The key is in the docs:
class email.mime.text.MIMEText(_text, _subtype='plain', _charset='us-ascii')
A subclass of MIMENonMultipart, the
MIMEText class is used to create MIME
objects of major type text. _text is
the string for the payload. _subtype
is the minor type and defaults to
plain. _charset is the character set
of the text and is passed as a
parameter to the MIMENonMultipart
constructor; it defaults to us-ascii.
No guessing or encoding is performed
on the text data.
So what you need is clearly, not msg = MIMEText('€10'), but rather:
msg = MIMEText('€10'.encode('utf-8'), _charset='utf-8')
While not all that clearly documented, sendmail needs a byte-string, not a Unicode one (that's what the SMTP protocol specifies); look to what msg.as_string() looks like for each of the two ways of building it -- given the "no guessing or encoding", your way still has that euro character in there (and no way for sendmail to turn it into a bytestring), mine doesn't (and utf-8 is clearly specified throughout).

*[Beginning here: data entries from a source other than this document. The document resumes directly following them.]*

$ cat src/rtl/clock_sequencer.sv
// Clock-enable scheduler and reset sequencer for the Lynx core: holds the system
// in reset until the DCM locks, then issues pixel/CRTC/CPU enables and video-slot arbitration.
module clock_sequencer #(
  parameter int RESET_HOLD = 16,
  parameter int CRTC_DIV   = 16,
  parameter int MAX_DEFER  = 2
) (
  input  logic clock,
  input  logic reset,
  input  logic locked,
  input  logic turbo,
  input  logic pause,
  input  logic vreq,
  output logic rst_sys_n,
  output logic ce_pix,
  output logic ce_crtc,
  output logic ce_cpu_p,
  output logic ce_cpu_n,
  output logic vgrant,
  output logic stall,
  output logic speed
);

  typedef enum logic {HOLD, RUN} state_t;

  localparam logic [7:0] HOLD_LAST = 8'(RESET_HOLD - 1);
  localparam logic [3:0] CRTC_MASK = 4'(CRTC_DIV - 1);
  localparam logic [7:0] DEFER_MAX = 8'(MAX_DEFER);

  state_t     state;
  logic       lock_meta;
  logic       lock_sync;
  logic [7:0] hcnt;
  logic [3:0] cnt;
  logic [2:0] ph;
  logic [7:0] defer;
  logic [2:0] ph_last;
  logic [2:0] ph_half;
  logic       crtc_hit;

  // Period P is 4 at 6 MHz and 6 at 4 MHz; speed only changes at ph == P-1.
  assign ph_last  = speed ? 3'd3 : 3'd5;
  assign ph_half  = speed ? 3'd2 : 3'd3;
  assign crtc_hit = (cnt & CRTC_MASK) == CRTC_MASK;

  // locked comes straight from the DCM in no particular timing relation to clock.
  always_ff @(posedge clock or negedge reset) begin
    if (!reset) begin
      lock_meta <= 1'b0;
      lock_sync <= 1'b0;
    end else begin
      lock_meta <= locked;
      lock_sync <= lock_meta;
    end
  end

  // NOTE: every register here uses non-blocking assignment so all outputs are
  // computed from the same pre-edge state; the leading defaults are overridden below.
  always_ff @(posedge clock or negedge reset) begin
    if (!reset) begin
      state     <= HOLD;
      hcnt      <= '0;
      cnt       <= '0;
      ph        <= '0;
      defer     <= '0;
      rst_sys_n <= 1'b0;
      ce_pix    <= 1'b0;
      ce_crtc   <= 1'b0;
      ce_cpu_p  <= 1'b0;
      ce_cpu_n  <= 1'b0;
      vgrant    <= 1'b0;
      stall     <= 1'b0;
      speed     <= 1'b0;
    end else begin
      ce_pix   <= 1'b0;
      ce_crtc  <= 1'b0;
      ce_cpu_p <= 1'b0;
      ce_cpu_n <= 1'b0;
      vgrant   <= 1'b0;
      stall    <= 1'b0;
      case (state)
        HOLD: begin
          cnt   <= '0;
          ph    <= '0;
          defer <= '0;
          speed <= 1'b0;
          if (!lock_sync) begin
            hcnt <= '0;
          end else if (hcnt == HOLD_LAST) begin
            hcnt      <= '0;
            state     <= RUN;
            rst_sys_n <= 1'b1;
          end else begin
            hcnt <= hcnt + 8'd1;
          end
        end
        RUN: begin
          if (!lock_sync) begin
            state     <= HOLD;
            rst_sys_n <= 1'b0;
            hcnt      <= '0;
            cnt       <= '0;
            ph        <= '0;
            defer     <= '0;
            speed     <= 1'b0;
          end else begin
            cnt     <= cnt + 4'd1;
            ce_pix  <= cnt[0];
            ce_crtc <= crtc_hit;
            if (ph == 3'd0) begin
              // CPU edge due: pause beats everything, then video may defer it a bounded number of times.
              if (pause) begin
                vgrant <= vreq;
                defer  <= '0;
              end else if (vreq && (defer < DEFER_MAX)) begin
                vgrant <= 1'b1;
                stall  <= 1'b1;
                defer  <= defer + 8'd1;
              end else begin
                ce_cpu_p <= 1'b1;
                ph       <= 3'd1;
                defer    <= '0;
              end
            end else begin
              vgrant   <= vreq;
              ce_cpu_n <= (ph == ph_half);
              if (ph == ph_last) begin
                ph    <= 3'd0;
                speed <= turbo;
              end else begin
                ph <= ph + 3'd1;
              end
            end
          end
        end
        default: state <= HOLD;
      endcase
    end
  end

endmodule
$ cat config.mk
export PLATFORM = sky130hd
export DESIGN_NAME = clock_sequencer
export DESIGN_NICKNAME = d
export VERILOG_FILES = /design/src/rtl/clock_sequencer.sv
export SDC_FILE = /design/constraint.sdc
export NUM_CORES = 1
export LEC_CHECK = 0
export CAP_MARGIN = 0
export CELL_PAD_IN_SITES_DETAIL_PLACEMENT = 0
export CELL_PAD_IN_SITES_GLOBAL_PLACEMENT = 1
export CORE_MARGIN = 1
export CORE_UTILIZATION = 40
export CTS_CLUSTER_DIAMETER = 40
export CTS_CLUSTER_SIZE = 40
export DETAILED_ROUTE_END_ITERATION = 10
export GPL_TIMING_DRIVEN = 0
export PLACE_DENSITY = 0.74
export SYNTH_ARGS = -nofsm -noshare
export SYNTH_HDL_FRONTEND = slang
export SYNTH_SLANG_ARGS = --single-unit
$ cat constraint.sdc
create_clock -name clock -period 1.8 [get_ports clock]
set_clock_uncertainty 0.05 [all_clocks]
set_input_delay 0.36 -clock clock [delete_from_list [all_inputs] [get_ports clock]]
set_output_delay 0.36 -clock clock [all_outputs]
set_load 0.02 [all_outputs]
-- After elaboration in Yosys (flattened, before gate mapping)
Cells that the tools add are included.
Widths: inputs -> output; s select.
- register bits after elaboration: 34
- input port bits: 6
- output and inout bits: 8
- word-level logic and storage cells: 90
- add/subtract/negate cells: 4
- order comparisons: 1
- equality and inequality tests: 12
- multiplexer cells: 52
- bitwise operators: 1
- reductions and logical operators: 5
- operators with widths (cell ; count):
    $mux 8 ; 7
    $pmux 8 s2 ; 2
    $mux 1 ; 31
    $mux 3 ; 6
    $add 8x1->8 const B ; 2
    $eq 8x4->1 const B ; 1
    $lt 8x2->1 const B ; 1
    $ne 4x4->1 const B ; 2
    $pmux 4 s2 ; 1
    $ne 2x2->1 const B ; 3
    $ne 3x2->1 const B ; 2
    $pmux 1 s2 ; 3
    $pmux 3 s2 ; 1
    $add 4x1->4 const B ; 1
    $eq 4x4->1 const B ; 1
    $mux 4 ; 1
    $reduce_and 2->1 ; 2
    $add 3x1->3 const B ; 1
    $eq 3x2->1 ; 1
    $eq 3x3->1 ; 1
    $logic_not 3->1 ; 1
    $ne 3x3->1 const B ; 1
    $reduce_and 3->1 ; 1
    $logic_and 1x1->1 ; 1
    $not 1->1 ; 1

-- Logic depth before layout (Yosys ltp)
- depth in word-level cells: 7
- depth in mapped cells: 8
- depth with buffers taken out: 6

-- Least setup slack after synthesis
OpenSTA, ideal clock, no wires.
- path type: flip-flop to flip-flop
- from: register ph[0]
- to: register ce_cpu_n
- setup time: 0.086 ns
- arrival time: 1.581 ns
- required time: 1.664 ns
- path slack: 0.083 ns
- stages on the path, launching flop included: 9
- buffers on the path: 2
- period minus slack after synthesis: 1.717 ns
- cell sequence: dfrtp_1 clkbuf_1 inv_1 ha_1 nand2b_1 clkbuf_1 and2_1 nand2_1 nor3_1
- cells in the longest elaborated chain, start to end: 4
- elaborated cells between the ends (all ways): 5
- those cells by class: 1 x eq/ne; 3 x mux; 1 x reduce/logical
- ends and longest elaborated chain (item ; line ; source):
    from (decl) ; 35 ; logic [2:0] ph;
    from (signal assigned) ; 131 ; ph <= ph + 3'd1;
    $eq 3x2->1 or $logic_not 3->1 (tied branches) ; 126, 110 ;
    $mux 1 (*) ; 110 ; if (ph == 3'd0) begin
    $mux 1 (*) ; 98 ; if (!lock_sync) begin
    $mux 1 (*) ; 81 ; case (state)
    to (signal assigned) ; 126 ; ce_cpu_n <= (ph == ph_half);
    to (decl) ; 18 ; output logic ce_cpu_n,
Every way passes the cells marked *; elsewhere a longest branch is shown, timed or not.
A chain may end at the register's enable or synchronous reset.

-- Worst setup path in the final report
- from: register defer[2]
- to: register ph[0]
- cells in the longest elaborated chain, start to end: 4
- ends and longest elaborated chain (item ; line ; source):
    from (decl) ; 36 ; logic [7:0] defer;
    from (signal assigned) ; 118 ; defer <= defer + 8'd1;
    $lt 8x2->1 ; 115 ; end else if (vreq && (defer < DEFER_MAX)) begin
    $logic_and 1x1->1 ; 115 ;
    $ne 4x4->1 (no source line) ; - ;
    $reduce_and 2->1 (no source line) ; - ;
Every way passes these cells.

==> metrics.md <==
| Metric | Value |
|---|---|
| Via density | `5.28` |
| CTS Root Cell | `clkbuf_8` |
| Row count | `21` |
| Total gr overflow | `0` |
| H-tree depth | `2` |
| EDFF count, synth | `0` |
| DR iter-0 viols | `23` |
| Worst Path Required | `1.91 ns` |
| Wire length per cell | `13.3 µm` |
| Global route hottest layer | `met2` |
| Netlist cell types | `38` |
| Endpoints failing setup | `0` |
| Worst hold path class | `in -> async` |
| DPL Wire Length | `1880 µm` |
| WP data arrival | `1.86 ns` |
| Cells after Synth | `136` |
| DRC Markers | `0` |
| GP Congestion | `0.801` |
| Antenna violations before repair | `0` |
| Final worst path period need | `1.75 ns` |
| Power per cell area | `755 nW/µm²` |
| Vias in the first global route | `1,066` |
| Synth Net Count | `147` |
| Max_slew headroom | `51.0%` |
| Total design power | `1390 µW` |
| RSZ-0062 raised after global routing | `true` |
| Final WL | `2740 µm` |
| Critical Path Start Type | `flip-flop` |
| Largest net degree at the start of global routing | `35` |
| Inserted Clock Buffers | `5` |
| Max clock buf depth | `2` |
| CTS tree | `built` |
| Synth Register Bits | `34` |
| # IOs | `14` |
| ANT nets after route | `0` |
| Core Footprint | `3470 µm²` |
| Worst-Margin Slew | `0.735 ns` |
| Met3 Track Usage GR | `5.98%` |
| Max-cap violations | `0` |
| Post-synth ARST share | `100%` |
| Crit path capture type | `flip-flop` |
| GR Util met2 | `26.1%` |
| Die height | `63.5 µm` |
| Synth Area per Inst | `11.1 µm²` |
| Hold buffers post-CTS | `0` |
| Share of cells above drive strength 1 | `17.5%` |
| Leak | `0.000871 µW` |
| Post-Synthesis Cell Area | `1510 µm²` |
| Setup Crit Path Kind | `reg -> reg` |
| Finished Layout Cells | `206` |
| Outcome | `finished, final reports clean` |
| Yosys top cell area share | `56.2%` |
| Critical path fanouts, max | `4` |
| Final core utilization | `53.0%` |
| Worst-skew pair later-pin latency | `0.28 ns` |
| Met1 usage | `18.6%` |
| Clk sinks | `34` |
| Final Hold Viols | `0` |
| Max Slew Vio Count | `0` |
| Chip width | `63.5 µm` |
| Max frequency | `571 MHz` |
| Router iterations before antenna repair | `4` |
| Global-route wire length before repair | `4770 µm` |
| Yosys top cell by area | `dfrtp_1` |
| Die area | `4030 µm²` |
| Ant. Diodes | `0` |
| Yosys warning total | `0` |
| Starting Density | `43.7%` |
| IO buf count | `13` |
| Top_reg_cell synth | `dfrtp_1` |
| Tcrit/Tclk final | `97.3%` |
| Final net count | `170` |
| Layout area overhead | `21.5%` |
| Dominant cells by area after synthesis | `dfrtp_1 (56%), ha_1 (4.1%), and3_1 (3.3%), nand2_1 (3.0%), o21ai_0 (2.6%)` |
| Vias | `1,087` |
| Sequential share of the synthesized area | `56.2%` |
| VDD IR max | `435 µV` |
| Final TNS setup | `0 ns` |
| WHS | `0.0872 ns` |
| Clock-pin transition on the worst setup and hold timing paths | `0.06 ns` |
| Total GRT Usage | `15.7%` |
| Placed cells | `195` |
## critical path, stage by stage, from the launching register on
cell and delay (ns):
dfrtp_1 0.39, or4_4 0.55, nor4_4 0.22, a21oi_1 0.16
o31a_1 0.26
## cells in the mapped netlist, drive strengths merged (2+ instances only)
cell and n:
clkbuf 6, ha 5, a21oi 6, nor2b 2
or4 2, xnor2 4, a22o 2, nand3 5
dfrtp 34, inv 2, a21o 2, and3 8
o41ai 2, and2 3, nand2b 2, a31oi 2
nand2 12, nor2 8, o21ai 9, xor2 3
nor3 3
## per-stage QoR
stage	worst slack, ns	cell area, µm²
final	0.0478	1840
after global routing	-0.0174	1840
after CTS	0.00346	1790
after detailed placement	-0.279	1700
after global placement	-0.325	1700
after floorplan	0.0833	1510
## sequential cells by signal, indices dropped and copies added, names as in the netlist
name and cells:
ce_cpu_n 1, ce_cpu_p 1, ce_crtc 1, ce_pix 1
cnt 4, defer 8, hcnt 8, lock_meta 1
lock_sync 1, ph 3, rst_sys_n 1, speed 1
stall 1, state 1, vgrant 1
## path summary, 6_finish.rpt
check                                from   endpoint  slack [ns]  cells after the start
worst max-delay path             defer[2]      ph[0]        0.05                      4
worst min-delay path                reset   defer[6]        0.09                      1
worst max register to register   defer[2]      ph[0]        0.05                      4
worst min register to register  lock_meta  lock_sync        0.31                      0
max in group asynchronous           reset      ph[0]        1.10                      1
min in group clock              lock_meta  lock_sync        0.31                      0
## logic make-up (layout without fill, tap and decap cells)
family                   after synthesis  in the layout  share of synthesized area [%]
AO/OA/AOI/OAI                         29             29                           13.1
AND/OR/NAND/NOR                       50             50                           18.8
adder cells (fa/ha/maj)                5              5                           4.13
multiplexers                           2              2                           1.40
XOR/XNOR                               7              7                           4.05
buffers and inverters                  9             33                           2.31
flip-flops                            34             34                           56.2
## power by group
part | internal (µW) | total, µW | switching (µW) | leakage, µW
combinational | 19.0 | 48.7 | 29.7 | 0.000364
clock | 308 | 561 | 253 | 0.0000482
sequential | 772 | 779 | 7.51 | 0.000459
## final cells by class
type,count,area (µm²)
fillers,343,1630
flip-flops and latches,34,853
multi-input cells,93,648
repair buffers,17,155
clock buffers,7,86.3
well taps,46,57.6
plain buffers,6,26.3
inverters,2,7.51
clock inverters,1,5.00
## per-layer routing
layer / vias up / wire length, µm / part of all wire [%]
met5: - / 0 / 0
met1: 536 / 1240 / 45
li1: 525 / - / -
met3: 4 / 105 / 3.8
met4: 0 / 34 / 1.2
met2: 22 / 1360 / 50
## repair_timing
item,CTS,global route
buffers inserted,0,4
resized for setup,3,9
cloned,0,0
setup endpoints to repair,6,13
## cell usage in the layout (no fill, tap or decap), types with 2 or more instances in the layout
| master | count |
|---|---|
| o21ai_0 | 8 |
| buf_4 | 4 |
| ha_1 | 4 |
| and2_1 | 2 |
| clkbuf_1 | 4 |
| a21o_1 | 2 |
| dfrtp_1 | 32 |
| nand3_1 | 4 |
| xor2_1 | 3 |
| a22o_1 | 2 |
| a21oi_1 | 6 |
| or4_4 | 2 |
| clkbuf_8 | 6 |
| nor3_1 | 3 |
| nor2b_1 | 2 |
| clkdlybuf4s50_1 | 12 |
| xnor2_1 | 4 |
| dfrtp_2 | 2 |
| and3_1 | 8 |
| nand2_1 | 12 |
| a31oi_1 | 2 |
| nand2b_1 | 2 |
| nor2_1 | 8 |
| buf_2 | 3 |
(Power assumes the default switching activity.)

_charset parameter of MIMEText defaults to us-ascii according to the docs. Since € is not from us-ascii set it isn't working.
example in the docs that you've tried clearly states:
For this example, assume that the text file contains only ASCII characters.
You could use .get_charset method on your message to investigate the charset, there is incidentally .set_charset as well.